Below is a block of entries; repeat exactly the lines starting at the line that contains "# ---- Least setup slack after synthesis" and ending at the line that contains "qor: finish.seqCellArea 30950 µm²", both included.

Collected data
※ ※ ※
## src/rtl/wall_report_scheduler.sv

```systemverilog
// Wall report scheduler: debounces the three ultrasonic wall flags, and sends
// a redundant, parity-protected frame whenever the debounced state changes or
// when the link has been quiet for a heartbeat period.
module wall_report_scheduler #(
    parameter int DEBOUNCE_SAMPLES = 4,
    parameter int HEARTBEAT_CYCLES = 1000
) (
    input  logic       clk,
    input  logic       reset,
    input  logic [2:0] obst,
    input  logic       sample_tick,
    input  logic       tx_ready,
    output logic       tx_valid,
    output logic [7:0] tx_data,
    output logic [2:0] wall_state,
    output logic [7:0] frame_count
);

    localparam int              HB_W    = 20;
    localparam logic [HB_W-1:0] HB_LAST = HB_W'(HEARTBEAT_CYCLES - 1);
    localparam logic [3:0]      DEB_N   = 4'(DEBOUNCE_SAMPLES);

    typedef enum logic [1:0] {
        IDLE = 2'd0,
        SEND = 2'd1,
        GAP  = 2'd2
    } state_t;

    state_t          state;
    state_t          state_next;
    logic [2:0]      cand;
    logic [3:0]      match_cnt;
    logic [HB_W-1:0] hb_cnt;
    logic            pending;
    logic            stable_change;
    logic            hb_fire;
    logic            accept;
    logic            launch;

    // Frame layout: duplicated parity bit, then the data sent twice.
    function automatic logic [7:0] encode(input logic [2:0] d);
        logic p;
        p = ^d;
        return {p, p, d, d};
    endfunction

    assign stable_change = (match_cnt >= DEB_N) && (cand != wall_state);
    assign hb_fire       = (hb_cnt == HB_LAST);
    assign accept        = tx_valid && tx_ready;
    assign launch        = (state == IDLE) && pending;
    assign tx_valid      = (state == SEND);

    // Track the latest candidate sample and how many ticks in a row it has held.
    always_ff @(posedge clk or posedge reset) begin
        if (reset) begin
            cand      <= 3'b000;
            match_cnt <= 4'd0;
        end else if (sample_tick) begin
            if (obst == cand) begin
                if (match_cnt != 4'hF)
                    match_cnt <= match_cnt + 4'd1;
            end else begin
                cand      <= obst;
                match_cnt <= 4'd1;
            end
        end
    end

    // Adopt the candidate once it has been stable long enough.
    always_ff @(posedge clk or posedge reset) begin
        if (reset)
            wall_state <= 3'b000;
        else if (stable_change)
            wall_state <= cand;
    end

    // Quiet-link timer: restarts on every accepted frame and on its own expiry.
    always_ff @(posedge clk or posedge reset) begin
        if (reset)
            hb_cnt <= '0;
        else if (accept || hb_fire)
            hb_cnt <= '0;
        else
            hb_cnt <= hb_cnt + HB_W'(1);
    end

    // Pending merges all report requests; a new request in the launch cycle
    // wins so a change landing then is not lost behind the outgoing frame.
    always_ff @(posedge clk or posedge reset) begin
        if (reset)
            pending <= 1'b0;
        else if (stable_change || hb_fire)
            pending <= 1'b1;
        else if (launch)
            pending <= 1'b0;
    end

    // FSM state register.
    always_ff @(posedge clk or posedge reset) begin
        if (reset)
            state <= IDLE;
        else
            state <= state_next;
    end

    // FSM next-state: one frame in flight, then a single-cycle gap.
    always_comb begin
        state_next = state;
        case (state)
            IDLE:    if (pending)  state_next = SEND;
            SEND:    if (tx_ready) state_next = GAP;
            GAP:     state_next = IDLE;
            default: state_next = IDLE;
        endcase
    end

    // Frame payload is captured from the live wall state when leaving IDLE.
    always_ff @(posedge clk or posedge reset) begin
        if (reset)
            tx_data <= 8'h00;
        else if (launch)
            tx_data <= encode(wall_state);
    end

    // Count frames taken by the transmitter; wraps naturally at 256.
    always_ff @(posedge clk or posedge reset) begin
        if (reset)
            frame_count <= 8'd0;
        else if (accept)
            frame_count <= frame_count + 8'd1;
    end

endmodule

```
※ ※ ※
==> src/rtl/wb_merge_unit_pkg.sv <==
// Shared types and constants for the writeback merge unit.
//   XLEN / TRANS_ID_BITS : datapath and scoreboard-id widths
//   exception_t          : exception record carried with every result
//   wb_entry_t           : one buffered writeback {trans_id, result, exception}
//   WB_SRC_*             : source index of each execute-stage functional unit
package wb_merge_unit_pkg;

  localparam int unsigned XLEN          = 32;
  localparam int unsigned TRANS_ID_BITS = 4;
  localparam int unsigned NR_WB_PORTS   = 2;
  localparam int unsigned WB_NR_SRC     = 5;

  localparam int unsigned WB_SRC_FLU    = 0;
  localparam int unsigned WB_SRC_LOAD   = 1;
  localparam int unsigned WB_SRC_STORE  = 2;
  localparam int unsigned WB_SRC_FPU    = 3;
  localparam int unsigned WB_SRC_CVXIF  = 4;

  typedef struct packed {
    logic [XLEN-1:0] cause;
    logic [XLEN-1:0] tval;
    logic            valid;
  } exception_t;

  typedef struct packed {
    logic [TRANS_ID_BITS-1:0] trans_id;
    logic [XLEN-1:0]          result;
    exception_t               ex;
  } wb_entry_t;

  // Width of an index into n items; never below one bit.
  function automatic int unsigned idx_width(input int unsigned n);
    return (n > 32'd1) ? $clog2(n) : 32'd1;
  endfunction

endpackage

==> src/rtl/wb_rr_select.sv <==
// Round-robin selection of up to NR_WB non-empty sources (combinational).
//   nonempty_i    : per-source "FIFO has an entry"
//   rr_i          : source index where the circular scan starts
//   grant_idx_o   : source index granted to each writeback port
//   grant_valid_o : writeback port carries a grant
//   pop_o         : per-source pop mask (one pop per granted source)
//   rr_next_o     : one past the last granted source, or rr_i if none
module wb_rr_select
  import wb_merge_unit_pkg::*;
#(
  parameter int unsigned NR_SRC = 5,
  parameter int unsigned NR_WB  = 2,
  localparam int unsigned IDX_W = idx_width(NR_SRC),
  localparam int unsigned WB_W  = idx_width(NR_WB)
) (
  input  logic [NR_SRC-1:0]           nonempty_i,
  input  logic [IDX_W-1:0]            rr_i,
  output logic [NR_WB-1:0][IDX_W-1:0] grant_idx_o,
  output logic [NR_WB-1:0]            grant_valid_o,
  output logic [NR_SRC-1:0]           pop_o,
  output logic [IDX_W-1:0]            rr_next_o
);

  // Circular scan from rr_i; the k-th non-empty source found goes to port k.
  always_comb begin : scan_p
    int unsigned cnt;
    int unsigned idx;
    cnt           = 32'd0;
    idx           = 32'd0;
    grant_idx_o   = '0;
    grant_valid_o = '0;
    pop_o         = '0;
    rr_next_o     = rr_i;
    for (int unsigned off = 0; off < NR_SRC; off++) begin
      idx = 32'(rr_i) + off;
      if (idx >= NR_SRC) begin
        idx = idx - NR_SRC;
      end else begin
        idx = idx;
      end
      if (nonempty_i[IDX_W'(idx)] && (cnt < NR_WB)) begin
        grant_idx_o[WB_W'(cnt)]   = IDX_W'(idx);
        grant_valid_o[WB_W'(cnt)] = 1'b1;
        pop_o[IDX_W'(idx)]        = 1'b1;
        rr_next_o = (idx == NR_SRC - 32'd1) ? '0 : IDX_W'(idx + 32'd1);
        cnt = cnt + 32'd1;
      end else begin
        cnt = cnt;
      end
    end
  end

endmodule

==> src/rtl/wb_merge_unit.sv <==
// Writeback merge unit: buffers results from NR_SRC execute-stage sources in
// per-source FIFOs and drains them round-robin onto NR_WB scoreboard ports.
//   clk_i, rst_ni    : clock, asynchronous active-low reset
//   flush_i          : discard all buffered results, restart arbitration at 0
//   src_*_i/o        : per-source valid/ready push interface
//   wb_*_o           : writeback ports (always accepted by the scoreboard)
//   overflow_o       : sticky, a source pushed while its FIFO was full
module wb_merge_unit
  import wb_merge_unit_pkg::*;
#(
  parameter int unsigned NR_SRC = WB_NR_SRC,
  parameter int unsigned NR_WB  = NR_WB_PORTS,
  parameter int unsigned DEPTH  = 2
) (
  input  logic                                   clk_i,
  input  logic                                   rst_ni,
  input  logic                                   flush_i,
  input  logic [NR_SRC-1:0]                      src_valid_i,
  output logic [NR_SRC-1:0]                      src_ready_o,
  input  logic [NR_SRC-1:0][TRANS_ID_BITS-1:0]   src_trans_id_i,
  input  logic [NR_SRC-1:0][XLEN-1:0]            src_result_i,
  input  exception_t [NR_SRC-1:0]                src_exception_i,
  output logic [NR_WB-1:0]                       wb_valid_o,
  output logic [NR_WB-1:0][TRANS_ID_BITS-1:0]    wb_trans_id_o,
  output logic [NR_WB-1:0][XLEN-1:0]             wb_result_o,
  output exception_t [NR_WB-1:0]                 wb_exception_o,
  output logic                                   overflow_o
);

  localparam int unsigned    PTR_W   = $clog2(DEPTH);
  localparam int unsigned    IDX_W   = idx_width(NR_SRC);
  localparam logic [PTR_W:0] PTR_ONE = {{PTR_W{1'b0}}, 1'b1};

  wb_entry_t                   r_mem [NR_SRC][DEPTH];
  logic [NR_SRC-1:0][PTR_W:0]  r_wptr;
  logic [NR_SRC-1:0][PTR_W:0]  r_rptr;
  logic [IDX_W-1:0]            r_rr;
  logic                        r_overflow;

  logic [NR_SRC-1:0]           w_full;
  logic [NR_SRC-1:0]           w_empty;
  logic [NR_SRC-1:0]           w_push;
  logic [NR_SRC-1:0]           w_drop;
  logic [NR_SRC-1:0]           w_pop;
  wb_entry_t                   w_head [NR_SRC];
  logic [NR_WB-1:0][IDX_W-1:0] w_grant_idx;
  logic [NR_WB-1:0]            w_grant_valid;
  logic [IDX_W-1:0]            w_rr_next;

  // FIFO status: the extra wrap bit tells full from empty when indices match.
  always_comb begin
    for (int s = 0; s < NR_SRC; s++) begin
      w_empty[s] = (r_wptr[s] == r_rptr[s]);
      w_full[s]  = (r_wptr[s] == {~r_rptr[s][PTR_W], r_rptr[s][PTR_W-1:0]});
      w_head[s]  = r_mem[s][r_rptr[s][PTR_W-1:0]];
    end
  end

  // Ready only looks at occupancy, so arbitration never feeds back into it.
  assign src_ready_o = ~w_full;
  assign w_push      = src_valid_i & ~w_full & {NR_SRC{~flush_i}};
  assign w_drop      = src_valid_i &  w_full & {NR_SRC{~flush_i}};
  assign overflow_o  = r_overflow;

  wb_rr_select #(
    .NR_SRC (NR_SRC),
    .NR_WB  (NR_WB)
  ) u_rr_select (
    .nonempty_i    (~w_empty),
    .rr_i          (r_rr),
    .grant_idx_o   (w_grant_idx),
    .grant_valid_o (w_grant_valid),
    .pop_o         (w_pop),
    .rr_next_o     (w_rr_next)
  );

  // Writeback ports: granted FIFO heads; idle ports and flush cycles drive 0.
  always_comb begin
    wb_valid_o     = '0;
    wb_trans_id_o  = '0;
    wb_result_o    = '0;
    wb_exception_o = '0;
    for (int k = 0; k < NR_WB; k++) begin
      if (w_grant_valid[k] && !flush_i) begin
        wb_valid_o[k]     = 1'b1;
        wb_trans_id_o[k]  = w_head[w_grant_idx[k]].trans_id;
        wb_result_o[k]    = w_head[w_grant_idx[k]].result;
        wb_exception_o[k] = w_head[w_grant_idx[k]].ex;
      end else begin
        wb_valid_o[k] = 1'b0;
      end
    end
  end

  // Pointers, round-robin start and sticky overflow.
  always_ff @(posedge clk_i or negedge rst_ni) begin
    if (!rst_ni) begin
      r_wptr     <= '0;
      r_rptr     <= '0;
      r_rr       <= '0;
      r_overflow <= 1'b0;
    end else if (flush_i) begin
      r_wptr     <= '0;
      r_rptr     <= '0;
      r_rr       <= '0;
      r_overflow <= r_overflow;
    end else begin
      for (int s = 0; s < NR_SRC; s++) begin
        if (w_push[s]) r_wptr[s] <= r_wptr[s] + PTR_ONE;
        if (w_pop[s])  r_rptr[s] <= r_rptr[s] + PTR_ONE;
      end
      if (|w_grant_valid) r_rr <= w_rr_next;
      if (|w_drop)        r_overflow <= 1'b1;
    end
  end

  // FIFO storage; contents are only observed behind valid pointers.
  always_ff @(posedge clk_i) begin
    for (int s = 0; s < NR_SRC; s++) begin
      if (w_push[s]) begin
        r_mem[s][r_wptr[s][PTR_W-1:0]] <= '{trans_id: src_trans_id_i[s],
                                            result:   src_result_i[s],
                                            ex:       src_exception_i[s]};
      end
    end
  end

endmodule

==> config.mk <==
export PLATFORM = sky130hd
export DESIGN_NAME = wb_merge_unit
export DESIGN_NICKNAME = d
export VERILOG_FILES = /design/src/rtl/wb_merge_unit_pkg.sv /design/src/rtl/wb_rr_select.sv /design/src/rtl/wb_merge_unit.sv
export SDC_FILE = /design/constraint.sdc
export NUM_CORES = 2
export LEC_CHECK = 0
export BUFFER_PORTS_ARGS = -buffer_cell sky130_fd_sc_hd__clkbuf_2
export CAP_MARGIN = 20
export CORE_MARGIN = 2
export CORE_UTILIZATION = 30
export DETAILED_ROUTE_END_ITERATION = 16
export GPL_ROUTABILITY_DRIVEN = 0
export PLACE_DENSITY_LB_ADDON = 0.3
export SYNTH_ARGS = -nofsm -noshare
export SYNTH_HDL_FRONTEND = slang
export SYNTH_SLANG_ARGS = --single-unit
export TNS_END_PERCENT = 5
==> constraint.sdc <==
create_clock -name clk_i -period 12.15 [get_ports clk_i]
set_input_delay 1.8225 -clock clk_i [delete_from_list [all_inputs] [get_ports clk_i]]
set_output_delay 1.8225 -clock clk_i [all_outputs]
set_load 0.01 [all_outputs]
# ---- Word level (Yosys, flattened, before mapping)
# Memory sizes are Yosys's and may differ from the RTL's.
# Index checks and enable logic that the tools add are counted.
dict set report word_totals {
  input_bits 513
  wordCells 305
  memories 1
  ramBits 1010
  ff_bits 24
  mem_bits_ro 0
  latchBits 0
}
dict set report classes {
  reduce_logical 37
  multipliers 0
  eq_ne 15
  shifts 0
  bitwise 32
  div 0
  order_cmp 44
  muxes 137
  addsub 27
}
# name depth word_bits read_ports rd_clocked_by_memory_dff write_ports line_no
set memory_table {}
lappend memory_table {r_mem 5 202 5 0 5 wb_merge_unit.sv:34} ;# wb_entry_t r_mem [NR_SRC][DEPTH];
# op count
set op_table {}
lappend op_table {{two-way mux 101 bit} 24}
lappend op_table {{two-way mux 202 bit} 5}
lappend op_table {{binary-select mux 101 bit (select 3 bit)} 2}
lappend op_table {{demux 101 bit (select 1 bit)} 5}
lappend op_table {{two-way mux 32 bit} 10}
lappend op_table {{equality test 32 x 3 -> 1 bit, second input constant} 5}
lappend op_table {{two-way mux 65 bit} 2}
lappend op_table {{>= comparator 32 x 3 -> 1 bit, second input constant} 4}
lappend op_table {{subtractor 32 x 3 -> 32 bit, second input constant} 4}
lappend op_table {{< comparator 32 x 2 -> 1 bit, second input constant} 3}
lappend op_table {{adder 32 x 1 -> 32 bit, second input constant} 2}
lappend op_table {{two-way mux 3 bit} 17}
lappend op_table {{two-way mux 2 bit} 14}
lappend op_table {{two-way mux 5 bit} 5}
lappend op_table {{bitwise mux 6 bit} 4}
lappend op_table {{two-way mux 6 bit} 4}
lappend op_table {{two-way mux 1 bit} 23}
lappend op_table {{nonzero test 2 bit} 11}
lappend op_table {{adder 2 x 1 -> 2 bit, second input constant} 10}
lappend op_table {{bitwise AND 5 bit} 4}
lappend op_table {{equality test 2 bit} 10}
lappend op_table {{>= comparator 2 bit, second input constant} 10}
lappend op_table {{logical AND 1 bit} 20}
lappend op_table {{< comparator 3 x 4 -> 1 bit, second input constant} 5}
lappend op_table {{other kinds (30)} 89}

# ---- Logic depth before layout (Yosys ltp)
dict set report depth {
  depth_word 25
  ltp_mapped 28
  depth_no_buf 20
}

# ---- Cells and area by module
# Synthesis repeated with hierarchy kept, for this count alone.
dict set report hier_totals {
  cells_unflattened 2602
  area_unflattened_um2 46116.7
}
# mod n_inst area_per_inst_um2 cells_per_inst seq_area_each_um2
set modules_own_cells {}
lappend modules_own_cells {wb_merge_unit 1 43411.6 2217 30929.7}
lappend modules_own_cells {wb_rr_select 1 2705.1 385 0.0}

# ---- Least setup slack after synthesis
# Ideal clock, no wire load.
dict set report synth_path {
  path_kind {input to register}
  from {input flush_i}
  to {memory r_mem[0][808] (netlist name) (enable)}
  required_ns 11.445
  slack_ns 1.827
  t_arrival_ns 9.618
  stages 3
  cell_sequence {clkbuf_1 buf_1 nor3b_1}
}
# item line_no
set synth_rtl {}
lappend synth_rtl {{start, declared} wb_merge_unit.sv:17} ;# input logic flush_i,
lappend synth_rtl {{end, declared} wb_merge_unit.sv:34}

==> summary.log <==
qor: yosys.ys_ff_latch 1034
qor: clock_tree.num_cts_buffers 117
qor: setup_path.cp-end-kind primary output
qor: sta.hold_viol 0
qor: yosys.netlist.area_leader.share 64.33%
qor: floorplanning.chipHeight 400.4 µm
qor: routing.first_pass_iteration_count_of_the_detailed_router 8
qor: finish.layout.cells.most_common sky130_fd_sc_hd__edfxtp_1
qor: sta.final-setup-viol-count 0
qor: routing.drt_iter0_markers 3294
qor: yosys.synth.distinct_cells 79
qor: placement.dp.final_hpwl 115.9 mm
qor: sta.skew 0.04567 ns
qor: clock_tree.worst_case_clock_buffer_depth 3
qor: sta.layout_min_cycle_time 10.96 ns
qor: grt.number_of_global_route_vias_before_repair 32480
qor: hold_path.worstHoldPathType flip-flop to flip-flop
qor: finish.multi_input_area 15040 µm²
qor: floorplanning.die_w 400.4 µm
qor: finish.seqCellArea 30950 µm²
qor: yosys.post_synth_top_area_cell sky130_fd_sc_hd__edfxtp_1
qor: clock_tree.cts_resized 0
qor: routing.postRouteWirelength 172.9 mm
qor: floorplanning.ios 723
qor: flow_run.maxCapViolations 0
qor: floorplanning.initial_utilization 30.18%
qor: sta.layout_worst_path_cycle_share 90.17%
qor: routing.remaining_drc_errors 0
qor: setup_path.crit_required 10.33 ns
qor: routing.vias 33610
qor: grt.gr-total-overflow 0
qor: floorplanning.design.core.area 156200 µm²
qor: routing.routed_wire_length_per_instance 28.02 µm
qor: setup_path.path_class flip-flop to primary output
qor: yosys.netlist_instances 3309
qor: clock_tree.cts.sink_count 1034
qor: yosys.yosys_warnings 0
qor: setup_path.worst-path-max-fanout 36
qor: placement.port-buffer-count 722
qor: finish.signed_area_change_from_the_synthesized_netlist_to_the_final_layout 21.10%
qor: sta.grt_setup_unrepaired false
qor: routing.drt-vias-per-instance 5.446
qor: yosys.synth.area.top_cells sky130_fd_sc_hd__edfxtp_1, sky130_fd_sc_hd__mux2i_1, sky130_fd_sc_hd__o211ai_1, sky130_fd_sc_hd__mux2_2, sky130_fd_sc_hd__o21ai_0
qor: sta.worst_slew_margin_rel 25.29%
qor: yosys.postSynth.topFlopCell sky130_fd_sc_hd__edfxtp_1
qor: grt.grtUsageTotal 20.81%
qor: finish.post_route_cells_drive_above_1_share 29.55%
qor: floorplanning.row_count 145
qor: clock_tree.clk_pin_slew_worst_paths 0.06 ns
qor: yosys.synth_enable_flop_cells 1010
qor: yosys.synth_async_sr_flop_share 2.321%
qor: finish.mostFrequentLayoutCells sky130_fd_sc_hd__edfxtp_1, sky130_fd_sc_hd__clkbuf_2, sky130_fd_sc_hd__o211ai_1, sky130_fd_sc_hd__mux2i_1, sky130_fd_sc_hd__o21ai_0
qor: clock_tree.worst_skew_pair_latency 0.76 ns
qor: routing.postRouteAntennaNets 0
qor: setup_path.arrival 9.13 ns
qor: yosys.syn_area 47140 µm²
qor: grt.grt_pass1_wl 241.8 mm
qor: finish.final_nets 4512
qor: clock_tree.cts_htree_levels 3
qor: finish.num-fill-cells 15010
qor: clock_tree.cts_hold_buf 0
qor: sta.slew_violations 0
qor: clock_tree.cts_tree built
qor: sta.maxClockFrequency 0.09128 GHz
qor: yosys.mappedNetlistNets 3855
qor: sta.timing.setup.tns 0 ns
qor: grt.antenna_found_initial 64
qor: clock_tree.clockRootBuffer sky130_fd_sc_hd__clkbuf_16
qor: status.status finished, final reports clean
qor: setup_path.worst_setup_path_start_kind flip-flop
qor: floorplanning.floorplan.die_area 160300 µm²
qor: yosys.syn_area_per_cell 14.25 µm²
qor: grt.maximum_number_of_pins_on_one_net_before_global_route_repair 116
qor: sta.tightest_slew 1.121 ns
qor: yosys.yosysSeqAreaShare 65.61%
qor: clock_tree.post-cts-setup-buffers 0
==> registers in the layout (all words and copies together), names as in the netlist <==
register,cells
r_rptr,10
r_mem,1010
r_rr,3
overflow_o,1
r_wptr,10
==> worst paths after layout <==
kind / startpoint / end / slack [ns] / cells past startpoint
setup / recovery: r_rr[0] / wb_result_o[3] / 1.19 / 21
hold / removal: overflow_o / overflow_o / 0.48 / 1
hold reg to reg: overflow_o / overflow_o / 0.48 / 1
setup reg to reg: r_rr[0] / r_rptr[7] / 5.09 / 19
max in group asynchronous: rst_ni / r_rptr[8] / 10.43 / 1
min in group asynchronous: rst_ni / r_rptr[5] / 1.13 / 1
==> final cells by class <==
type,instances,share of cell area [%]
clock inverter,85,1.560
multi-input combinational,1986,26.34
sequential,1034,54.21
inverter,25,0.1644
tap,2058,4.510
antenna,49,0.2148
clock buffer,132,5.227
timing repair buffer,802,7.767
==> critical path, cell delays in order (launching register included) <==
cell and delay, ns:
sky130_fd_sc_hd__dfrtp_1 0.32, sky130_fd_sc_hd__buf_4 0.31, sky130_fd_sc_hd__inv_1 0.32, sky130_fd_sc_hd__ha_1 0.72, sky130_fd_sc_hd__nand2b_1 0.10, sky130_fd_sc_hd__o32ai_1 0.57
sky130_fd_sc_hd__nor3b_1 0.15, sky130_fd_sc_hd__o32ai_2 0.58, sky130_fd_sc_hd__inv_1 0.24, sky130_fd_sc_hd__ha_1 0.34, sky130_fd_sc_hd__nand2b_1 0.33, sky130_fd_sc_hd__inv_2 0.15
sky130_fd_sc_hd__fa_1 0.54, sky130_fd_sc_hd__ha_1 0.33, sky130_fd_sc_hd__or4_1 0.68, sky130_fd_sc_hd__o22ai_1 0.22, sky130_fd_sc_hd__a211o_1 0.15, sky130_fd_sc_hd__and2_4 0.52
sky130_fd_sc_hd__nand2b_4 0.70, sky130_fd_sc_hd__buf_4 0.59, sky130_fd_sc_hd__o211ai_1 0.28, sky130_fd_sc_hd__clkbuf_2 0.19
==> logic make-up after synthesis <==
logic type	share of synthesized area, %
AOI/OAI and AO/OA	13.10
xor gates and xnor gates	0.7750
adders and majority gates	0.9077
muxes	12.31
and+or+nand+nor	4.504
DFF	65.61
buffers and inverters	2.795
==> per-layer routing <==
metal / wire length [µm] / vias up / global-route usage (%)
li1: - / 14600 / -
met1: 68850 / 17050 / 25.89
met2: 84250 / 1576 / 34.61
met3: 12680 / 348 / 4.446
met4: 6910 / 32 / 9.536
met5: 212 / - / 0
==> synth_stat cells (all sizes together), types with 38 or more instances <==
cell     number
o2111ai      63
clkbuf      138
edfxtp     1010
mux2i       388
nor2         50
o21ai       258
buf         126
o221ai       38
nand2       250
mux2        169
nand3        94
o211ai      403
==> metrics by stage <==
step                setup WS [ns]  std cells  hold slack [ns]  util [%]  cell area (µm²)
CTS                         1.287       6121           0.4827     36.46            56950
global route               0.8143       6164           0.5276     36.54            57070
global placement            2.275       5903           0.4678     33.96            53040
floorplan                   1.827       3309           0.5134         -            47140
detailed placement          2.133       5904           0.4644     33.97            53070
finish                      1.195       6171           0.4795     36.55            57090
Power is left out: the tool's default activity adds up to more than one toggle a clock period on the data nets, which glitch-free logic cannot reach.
※ ※ ※
- _TASK RESULT_:
# ---- Least setup slack after synthesis
# Ideal clock, no wire load.
dict set report synth_path {
  path_kind {input to register}
  from {input flush_i}
  to {memory r_mem[0][808] (netlist name) (enable)}
  required_ns 11.445
  slack_ns 1.827
  t_arrival_ns 9.618
  stages 3
  cell_sequence {clkbuf_1 buf_1 nor3b_1}
}
# item line_no
set synth_rtl {}
lappend synth_rtl {{start, declared} wb_merge_unit.sv:17} ;# input logic flush_i,
lappend synth_rtl {{end, declared} wb_merge_unit.sv:34}

==> summary.log <==
qor: yosys.ys_ff_latch 1034
qor: clock_tree.num_cts_buffers 117
qor: setup_path.cp-end-kind primary output
qor: sta.hold_viol 0
qor: yosys.netlist.area_leader.share 64.33%
qor: floorplanning.chipHeight 400.4 µm
qor: routing.first_pass_iteration_count_of_the_detailed_router 8
qor: finish.layout.cells.most_common sky130_fd_sc_hd__edfxtp_1
qor: sta.final-setup-viol-count 0
qor: routing.drt_iter0_markers 3294
qor: yosys.synth.distinct_cells 79
qor: placement.dp.final_hpwl 115.9 mm
qor: sta.skew 0.04567 ns
qor: clock_tree.worst_case_clock_buffer_depth 3
qor: sta.layout_min_cycle_time 10.96 ns
qor: grt.number_of_global_route_vias_before_repair 32480
qor: hold_path.worstHoldPathType flip-flop to flip-flop
qor: finish.multi_input_area 15040 µm²
qor: floorplanning.die_w 400.4 µm
qor: finish.seqCellArea 30950 µm²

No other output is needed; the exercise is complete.